--- src/design/qped_pkg.sv ---
`timescale 1ns / 1ps
// ----------------------------------------------------------------------------
// qped_pkg
// Shared types, constants and helpers for the query parameter extractor.
// ----------------------------------------------------------------------------
package qped_pkg;

   localparam int MAX_KEY_BYTES_DEFAULT = 16;
   localparam int QUEUE_DEPTH_DEFAULT   = 4;
   localparam int RESULTS_PER_ITEM      = 4;
   localparam int CSR_INDEX_W           = 2;
   localparam int CSR_DATA_W            = 64;

   localparam logic [15:0] OUTPUT_LIMIT_RESET = 16'd1024;

   localparam logic [7:0] CH_PERCENT = 8'h25;
   localparam logic [7:0] CH_PLUS    = 8'h2B;
   localparam logic [7:0] CH_AMP     = 8'h26;
   localparam logic [7:0] CH_EQUAL   = 8'h3D;
   localparam logic [7:0] CH_SPACE   = 8'h20;

   typedef enum logic [CSR_INDEX_W-1:0] {
      REG_KEY_LOW      = 2'd0,
      REG_KEY_HIGH     = 2'd1,
      REG_KEY_LENGTH   = 2'd2,
      REG_OUTPUT_LIMIT = 2'd3
   } csr_index_type;

   typedef enum logic [1:0] {
      KIND_BYTE    = 2'd0,
      KIND_FOUND   = 2'd1,
      KIND_MISSING = 2'd2
   } kind_type;

   typedef enum logic [1:0] {
      PHASE_NAME  = 2'd0,
      PHASE_SKIP  = 2'd1,
      PHASE_VALUE = 2'd2,
      PHASE_DONE  = 2'd3
   } phase_type;

   // all results caused by one input byte
   typedef struct packed {
      logic [1:0]                            last_idx;
      logic [RESULTS_PER_ITEM-1:0][7:0]      bytes;
      kind_type [RESULTS_PER_ITEM-1:0]       kinds;
   } entry_type;

   function automatic logic is_hex(input logic [7:0] b);
      logic r;
      case (b) inside
         [8'h30:8'h39], [8'h41:8'h46], [8'h61:8'h66]: r = 1'b1;
         default:                                     r = 1'b0;
      endcase
      return r;
   endfunction

   function automatic logic [3:0] hex_value(input logic [7:0] b);
      logic [3:0] r;
      case (b) inside
         [8'h30:8'h39]:               r = b[3:0];
         [8'h41:8'h46], [8'h61:8'h66]: r = b[3:0] + 4'd9;
         default:                     r = 4'd0;
      endcase
      return r;
   endfunction

endpackage

--- src/design/qped_front.sv ---
`timescale 1ns / 1ps
// ----------------------------------------------------------------------------
// qped_front
// Holds the configuration, tracks name matching and percent decoding, and
// packs all results of one accepted byte into a single queue entry.
// ----------------------------------------------------------------------------
module qped_front
   import qped_pkg::*;
#(
   parameter int MAX_KEY_BYTES = MAX_KEY_BYTES_DEFAULT
) (
   input  logic                   clock,
   input  logic                   reset,
   input  logic                   csr_write,
   input  logic [CSR_INDEX_W-1:0] csr_index,
   input  logic [CSR_DATA_W-1:0]  csr_data,
   input  logic                   accept,
   input  logic [7:0]             query_byte,
   input  logic                   query_last,
   output logic                   entry_valid,
   output entry_type              entry
);

   localparam logic [4:0] MAX_KEY = 5'(MAX_KEY_BYTES);

   logic [MAX_KEY_BYTES-1:0][7:0] key_ff;
   logic [4:0]                    key_length_ff;
   logic [15:0]                   output_limit_ff;

   phase_type   phase_ff, phase_in;
   logic [4:0]  name_pos_ff, name_pos_in;
   logic        mismatch_ff, mismatch_in;
   logic [15:0] value_count_ff, value_count_in;
   logic [1:0]  pend_count_ff, pend_count_in;
   logic [7:0]  pend_digit_ff, pend_digit_in;

   logic        is_amp, is_equal, is_percent, is_plus, b_hex;
   logic        in_value, value_byte_step;
   logic        esc_digit1, esc_pair, esc_broken, plain_byte;
   logic [15:0] value_count_inc;
   logic        limit_hit, value_end, final_flush, name_hit;
   logic [1:0]  pend_count_dec;
   logic [7:0]  pend_digit_dec;
   logic [7:0]  key_sel;
   phase_type   step_phase;

   // configuration registers
   always_ff @(posedge clock) begin
      if (reset) begin
         key_ff          <= '0;
         key_length_ff   <= '0;
         output_limit_ff <= OUTPUT_LIMIT_RESET;
      end else if (csr_write) begin
         for (int i = 0; i < MAX_KEY_BYTES; i++) begin
            if ((i < 8 && csr_index == REG_KEY_LOW) ||
                (i >= 8 && csr_index == REG_KEY_HIGH)) begin
               key_ff[i] <= csr_data[8*(i%8) +: 8];
            end
         end
         if (csr_index == REG_KEY_LENGTH) begin
            key_length_ff <= csr_data[4:0];
         end
         if (csr_index == REG_OUTPUT_LIMIT) begin
            output_limit_ff <= csr_data[15:0];
         end
      end
   end

   assign is_amp     = (query_byte == CH_AMP);
   assign is_equal   = (query_byte == CH_EQUAL);
   assign is_percent = (query_byte == CH_PERCENT);
   assign is_plus    = (query_byte == CH_PLUS);
   assign b_hex      = is_hex(query_byte);

   always_comb begin
      key_sel = '0;
      for (int i = 0; i < MAX_KEY_BYTES; i++) begin
         if (name_pos_ff == 5'(i)) begin
            key_sel = key_ff[i];
         end
      end
   end

   assign name_hit = !mismatch_ff && (key_length_ff != '0) && (key_length_ff <= MAX_KEY) &&
                     (name_pos_ff == key_length_ff) && (output_limit_ff != '0);

   // value decode classification
   assign in_value        = (phase_ff == PHASE_VALUE);
   assign value_byte_step = in_value && !is_amp;
   assign esc_digit1      = value_byte_step && (pend_count_ff == 2'd1) && b_hex;
   assign esc_pair        = value_byte_step && (pend_count_ff == 2'd2) && b_hex;
   assign esc_broken      = value_byte_step && (pend_count_ff != 2'd0) && !b_hex;
   assign plain_byte      = value_byte_step && !esc_digit1 && !esc_pair;

   assign value_count_inc = value_count_ff + 16'd1;
   // a zero limit written mid-value never ends the value by count
   assign limit_hit       = value_byte_step && (output_limit_ff != '0) &&
                            (value_count_inc >= output_limit_ff - 16'd1);
   assign value_end       = (in_value && is_amp) || limit_hit;

   always_comb begin
      pend_count_dec = pend_count_ff;
      pend_digit_dec = pend_digit_ff;
      if (esc_digit1) begin
         pend_count_dec = 2'd2;
         pend_digit_dec = query_byte;
      end else if (esc_pair) begin
         pend_count_dec = 2'd0;
      end else if (plain_byte) begin
         pend_count_dec = is_percent ? 2'd1 : 2'd0;
      end
   end

   // phase after the byte itself, before end-of-query handling
   always_comb begin
      step_phase = phase_ff;
      case (phase_ff)
         PHASE_NAME: begin
            if (is_equal) begin
               if (!name_hit) begin
                  step_phase = PHASE_SKIP;
               end else if (output_limit_ff <= 16'd1) begin
                  step_phase = PHASE_DONE;
               end else begin
                  step_phase = PHASE_VALUE;
               end
            end
         end
         PHASE_SKIP:  if (is_amp) step_phase = PHASE_NAME;
         PHASE_VALUE: if (value_end) step_phase = PHASE_DONE;
         default:     step_phase = phase_ff;
      endcase
   end

   assign final_flush = value_end || (query_last && step_phase == PHASE_VALUE);

   // next state
   always_comb begin
      phase_in       = step_phase;
      name_pos_in    = name_pos_ff;
      mismatch_in    = mismatch_ff;
      value_count_in = value_count_ff;
      pend_count_in  = pend_count_ff;
      pend_digit_in  = pend_digit_ff;
      case (phase_ff)
         PHASE_NAME: begin
            if (is_amp && name_pos_ff == '0) begin
               // leading separator
            end else if (is_equal) begin
               name_pos_in = '0;
               mismatch_in = 1'b0;
               if (name_hit) begin
                  value_count_in = '0;
                  pend_count_in  = '0;
               end
            end else begin
               if (name_pos_ff >= key_length_ff || name_pos_ff >= MAX_KEY ||
                   key_sel != query_byte) begin
                  mismatch_in = 1'b1;
               end
               if (name_pos_ff != 5'd31) begin
                  name_pos_in = name_pos_ff + 5'd1;
               end
            end
         end
         PHASE_VALUE: begin
            pend_digit_in = pend_digit_dec;
            pend_count_in = final_flush ? 2'd0 : pend_count_dec;
            if (value_byte_step) begin
               value_count_in = value_count_inc;
            end
         end
         default: ;
      endcase
      if (query_last) begin
         phase_in       = PHASE_NAME;
         name_pos_in    = '0;
         mismatch_in    = 1'b0;
         value_count_in = '0;
         pend_count_in  = '0;
         pend_digit_in  = '0;
      end
   end

   always_ff @(posedge clock) begin
      if (reset) begin
         phase_ff       <= PHASE_NAME;
         name_pos_ff    <= '0;
         mismatch_ff    <= 1'b0;
         value_count_ff <= '0;
         pend_count_ff  <= '0;
         pend_digit_ff  <= '0;
      end else if (accept) begin
         phase_ff       <= phase_in;
         name_pos_ff    <= name_pos_in;
         mismatch_ff    <= mismatch_in;
         value_count_ff <= value_count_in;
         pend_count_ff  <= pend_count_in;
         pend_digit_ff  <= pend_digit_in;
      end
   end

   // result packing, in emission order
   always_comb begin
      logic [2:0] n;
      n           = '0;
      entry.bytes = '0;
      for (int i = 0; i < RESULTS_PER_ITEM; i++) begin
         entry.kinds[i] = KIND_BYTE;
      end
      if (esc_broken) begin
         entry.bytes[n[1:0]] = CH_PERCENT;
         n = n + 3'd1;
         if (pend_count_ff == 2'd2) begin
            entry.bytes[n[1:0]] = pend_digit_ff;
            n = n + 3'd1;
         end
      end
      if (esc_pair) begin
         entry.bytes[n[1:0]] = {hex_value(pend_digit_ff), hex_value(query_byte)};
         n = n + 3'd1;
      end else if (plain_byte && !is_percent) begin
         entry.bytes[n[1:0]] = is_plus ? CH_SPACE : query_byte;
         n = n + 3'd1;
      end
      if (final_flush) begin
         if (pend_count_dec != 2'd0) begin
            entry.bytes[n[1:0]] = CH_PERCENT;
            n = n + 3'd1;
         end
         if (pend_count_dec == 2'd2) begin
            entry.bytes[n[1:0]] = pend_digit_dec;
            n = n + 3'd1;
         end
      end
      if (query_last) begin
         entry.kinds[n[1:0]] = (step_phase == PHASE_VALUE || step_phase == PHASE_DONE) ?
                               KIND_FOUND : KIND_MISSING;
         n = n + 3'd1;
      end
      entry.last_idx = 2'(n - 3'd1);
      entry_valid    = accept && (n != '0);
   end

endmodule

--- src/design/qped_fifo.sv ---
`timescale 1ns / 1ps
// ----------------------------------------------------------------------------
// qped_fifo
// Short entry queue between the decode front and the result serializer.
// ----------------------------------------------------------------------------
module qped_fifo
   import qped_pkg::*;
#(
   parameter int QUEUE_DEPTH = QUEUE_DEPTH_DEFAULT
) (
   input  logic      clock,
   input  logic      reset,
   input  logic      push,
   input  entry_type push_data,
   input  logic      pop,
   output entry_type pop_data,
   output logic      full,
   output logic      empty
);

   localparam int PTR_W = $clog2(QUEUE_DEPTH);
   localparam logic [PTR_W-1:0] PTR_MAX = PTR_W'(QUEUE_DEPTH - 1);
   localparam logic [PTR_W:0]   CNT_MAX = (PTR_W+1)'(QUEUE_DEPTH);

   entry_type            mem [QUEUE_DEPTH];
   logic [PTR_W-1:0]     head_ff, head_in;
   logic [PTR_W-1:0]     tail_ff, tail_in;
   logic [PTR_W:0]       count_ff, count_in;
   logic                 do_push, do_pop;

   assign full     = (count_ff == CNT_MAX);
   assign empty    = (count_ff == '0);
   assign do_push  = push && !full;
   assign do_pop   = pop && !empty;
   assign pop_data = mem[head_ff];

   always_comb begin
      head_in  = head_ff;
      tail_in  = tail_ff;
      count_in = count_ff;
      if (do_push) begin
         tail_in = (tail_ff == PTR_MAX) ? '0 : tail_ff + PTR_W'(1);
      end
      if (do_pop) begin
         head_in = (head_ff == PTR_MAX) ? '0 : head_ff + PTR_W'(1);
      end
      if (do_push && !do_pop) begin
         count_in = count_ff + (PTR_W+1)'(1);
      end else if (do_pop && !do_push) begin
         count_in = count_ff - (PTR_W+1)'(1);
      end
   end

   always_ff @(posedge clock) begin
      if (reset) begin
         head_ff  <= '0;
         tail_ff  <= '0;
         count_ff <= '0;
      end else begin
         head_ff  <= head_in;
         tail_ff  <= tail_in;
         count_ff <= count_in;
      end
   end

   always_ff @(posedge clock) begin
      if (do_push) begin
         mem[tail_ff] <= push_data;
      end
   end

endmodule

--- src/design/qped_back.sv ---
`timescale 1ns / 1ps
// ----------------------------------------------------------------------------
// qped_back
// Holds one queue entry and hands its results out one per transaction.
// ----------------------------------------------------------------------------
module qped_back
   import qped_pkg::*;
(
   input  logic       clock,
   input  logic       reset,
   input  logic       queue_empty,
   input  entry_type  queue_data,
   output logic       queue_pop,
   input  logic       rsp_pop,
   output logic       rsp_empty,
   output logic [7:0] rsp_value_byte,
   output logic [1:0] rsp_result_kind,
   output logic       rsp_run_last
);

   entry_type  cur_ff, cur_in;
   logic       valid_ff, valid_in;
   logic [1:0] idx_ff, idx_in;
   logic       take, at_last;

   assign take    = rsp_pop && valid_ff;
   assign at_last = (idx_ff == cur_ff.last_idx);

   always_comb begin
      cur_in    = cur_ff;
      valid_in  = valid_ff;
      idx_in    = idx_ff;
      queue_pop = 1'b0;
      if (!valid_ff || (take && at_last)) begin
         queue_pop = !queue_empty;
         valid_in  = !queue_empty;
         cur_in    = queue_data;
         idx_in    = '0;
      end else if (take) begin
         idx_in = idx_ff + 2'd1;
      end
   end

   always_ff @(posedge clock) begin
      if (reset) begin
         valid_ff <= 1'b0;
         idx_ff   <= '0;
      end else begin
         valid_ff <= valid_in;
         idx_ff   <= idx_in;
      end
   end

   always_ff @(posedge clock) begin
      cur_ff <= cur_in;
   end

   assign rsp_empty       = !valid_ff;
   assign rsp_value_byte  = cur_ff.bytes[idx_ff];
   assign rsp_result_kind = cur_ff.kinds[idx_ff];
   assign rsp_run_last    = at_last;

endmodule

--- src/design/query_parameter_extract_decode_core.sv ---
`timescale 1ns / 1ps
// ----------------------------------------------------------------------------
// query_parameter_extract_decode_core
// Finds one configured key in a URL query byte stream and returns its
// percent-decoded value followed by a found / not-found status.
// ----------------------------------------------------------------------------
//  channel   ports                                   direction  handshake
//  req       req_query_byte, req_query_last          in         push / full
//  rsp       rsp_value_byte, rsp_result_kind,        out        pop / empty
//            rsp_run_last
//  csr       csr_index, csr_data                     in         valid / ready
//
//  One byte is taken per cycle while req_full is low. Each byte that yields
//  results becomes one queue entry; the serializer drains it at one result
//  per cycle while rsp_pop is high; a byte yields k results (k up to 4).
//  First result passes through the queue, then the serializer's register.
//  req_full rises only when the entry queue is full; csr_ready is always high.
//  Synchronous reset clears the query state, key registers and the queue.
// ----------------------------------------------------------------------------
module query_parameter_extract_decode_core
   import qped_pkg::*;
#(
   parameter int MAX_KEY_BYTES = MAX_KEY_BYTES_DEFAULT,
   parameter int QUEUE_DEPTH   = QUEUE_DEPTH_DEFAULT
) (
   input  logic                   clock,
   input  logic                   reset,
   input  logic                   req_push,
   output logic                   req_full,
   input  logic [7:0]             req_query_byte,
   input  logic                   req_query_last,
   output logic                   rsp_empty,
   input  logic                   rsp_pop,
   output logic [7:0]             rsp_value_byte,
   output logic [1:0]             rsp_result_kind,
   output logic                   rsp_run_last,
   input  logic                   csr_valid,
   output logic                   csr_ready,
   input  logic [CSR_INDEX_W-1:0] csr_index,
   input  logic [CSR_DATA_W-1:0]  csr_data
);

   logic      accept;
   logic      entry_valid;
   entry_type entry;
   entry_type queue_data;
   logic      queue_pop, queue_empty;

   assign csr_ready = 1'b1;
   assign accept    = req_push && !req_full;

   qped_front #(
      .MAX_KEY_BYTES (MAX_KEY_BYTES)
   ) u_front (
      .clock       (clock),
      .reset       (reset),
      .csr_write   (csr_valid && csr_ready),
      .csr_index   (csr_index),
      .csr_data    (csr_data),
      .accept      (accept),
      .query_byte  (req_query_byte),
      .query_last  (req_query_last),
      .entry_valid (entry_valid),
      .entry       (entry)
   );

   qped_fifo #(
      .QUEUE_DEPTH (QUEUE_DEPTH)
   ) u_fifo (
      .clock     (clock),
      .reset     (reset),
      .push      (entry_valid),
      .push_data (entry),
      .pop       (queue_pop),
      .pop_data  (queue_data),
      .full      (req_full),
      .empty     (queue_empty)
   );

   qped_back u_back (
      .clock           (clock),
      .reset           (reset),
      .queue_empty     (queue_empty),
      .queue_data      (queue_data),
      .queue_pop       (queue_pop),
      .rsp_pop         (rsp_pop),
      .rsp_empty       (rsp_empty),
      .rsp_value_byte  (rsp_value_byte),
      .rsp_result_kind (rsp_result_kind),
      .rsp_run_last    (rsp_run_last)
   );

endmodule

--- config.mk ---
export PLATFORM = sky130hd
export DESIGN_NAME = query_parameter_extract_decode_core
export DESIGN_NICKNAME = d
export VERILOG_FILES = /design/src/design/qped_pkg.sv /design/src/design/qped_front.sv /design/src/design/qped_fifo.sv /design/src/design/qped_back.sv /design/src/design/query_parameter_extract_decode_core.sv
export SDC_FILE = /design/constraint.sdc
export NUM_CORES = 1
export LEC_CHECK = 0
export ABC_CLOCK_PERIOD_IN_PS = 7050
export BUFFER_PORTS_ARGS = -buffer_cell sky130_fd_sc_hd__buf_2
export CAP_MARGIN = 5
export CORE_MARGIN = 2
export CORE_UTILIZATION = 40
export DETAILED_ROUTE_END_ITERATION = 6
export MAX_ROUTING_LAYER = met4
export SLEW_MARGIN = 20
export SYNTH_ARGS = -nofsm -noshare
export SYNTH_HDL_FRONTEND = slang
export SYNTH_SLANG_ARGS = --single-unit
--- constraint.sdc ---
create_clock -name clock -period 7.05 [get_ports clock]
set_input_delay 0.3525 -clock clock [delete_from_list [all_inputs] [get_ports clock]]
set_output_delay 0.3525 -clock clock [all_outputs]
set_load 0.03 [all_outputs]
::::
WORK ORDER
The answer should consist solely of the lines from the first line above through the one with "typedef struct packed", both included, repeated exactly.

ANSWER SECTION
--- src/design/qped_pkg.sv ---
`timescale 1ns / 1ps
// ----------------------------------------------------------------------------
// qped_pkg
// Shared types, constants and helpers for the query parameter extractor.
// ----------------------------------------------------------------------------
package qped_pkg;

   localparam int MAX_KEY_BYTES_DEFAULT = 16;
   localparam int QUEUE_DEPTH_DEFAULT   = 4;
   localparam int RESULTS_PER_ITEM      = 4;
   localparam int CSR_INDEX_W           = 2;
   localparam int CSR_DATA_W            = 64;

   localparam logic [15:0] OUTPUT_LIMIT_RESET = 16'd1024;

   localparam logic [7:0] CH_PERCENT = 8'h25;
   localparam logic [7:0] CH_PLUS    = 8'h2B;
   localparam logic [7:0] CH_AMP     = 8'h26;
   localparam logic [7:0] CH_EQUAL   = 8'h3D;
   localparam logic [7:0] CH_SPACE   = 8'h20;

   typedef enum logic [CSR_INDEX_W-1:0] {
      REG_KEY_LOW      = 2'd0,
      REG_KEY_HIGH     = 2'd1,
      REG_KEY_LENGTH   = 2'd2,
      REG_OUTPUT_LIMIT = 2'd3
   } csr_index_type;

   typedef enum logic [1:0] {
      KIND_BYTE    = 2'd0,
      KIND_FOUND   = 2'd1,
      KIND_MISSING = 2'd2
   } kind_type;

   typedef enum logic [1:0] {
      PHASE_NAME  = 2'd0,
      PHASE_SKIP  = 2'd1,
      PHASE_VALUE = 2'd2,
      PHASE_DONE  = 2'd3
   } phase_type;

   // all results caused by one input byte
   typedef struct packed {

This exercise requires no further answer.